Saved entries

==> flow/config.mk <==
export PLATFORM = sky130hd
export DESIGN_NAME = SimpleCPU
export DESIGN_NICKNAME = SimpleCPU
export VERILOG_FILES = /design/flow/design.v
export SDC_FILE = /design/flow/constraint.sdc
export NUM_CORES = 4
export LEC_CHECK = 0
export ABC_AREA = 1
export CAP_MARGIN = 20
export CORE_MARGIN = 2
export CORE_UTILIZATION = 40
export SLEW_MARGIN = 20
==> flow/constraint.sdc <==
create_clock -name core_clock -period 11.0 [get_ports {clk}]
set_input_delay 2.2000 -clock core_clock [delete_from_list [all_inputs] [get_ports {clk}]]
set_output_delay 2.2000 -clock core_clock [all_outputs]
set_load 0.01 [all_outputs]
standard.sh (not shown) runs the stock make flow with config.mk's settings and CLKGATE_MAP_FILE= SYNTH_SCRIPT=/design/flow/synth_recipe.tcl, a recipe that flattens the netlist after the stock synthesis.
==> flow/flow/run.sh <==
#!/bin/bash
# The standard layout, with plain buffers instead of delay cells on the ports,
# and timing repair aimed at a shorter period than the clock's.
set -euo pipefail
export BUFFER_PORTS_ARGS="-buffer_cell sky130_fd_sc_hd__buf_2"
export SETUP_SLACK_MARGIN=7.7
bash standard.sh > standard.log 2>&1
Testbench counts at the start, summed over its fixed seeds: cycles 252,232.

* **Requirement**:
The word to find is "bash". Copy every line of the data that holds it.

* **Task solution**:
#!/bin/bash
bash standard.sh > standard.log 2>&1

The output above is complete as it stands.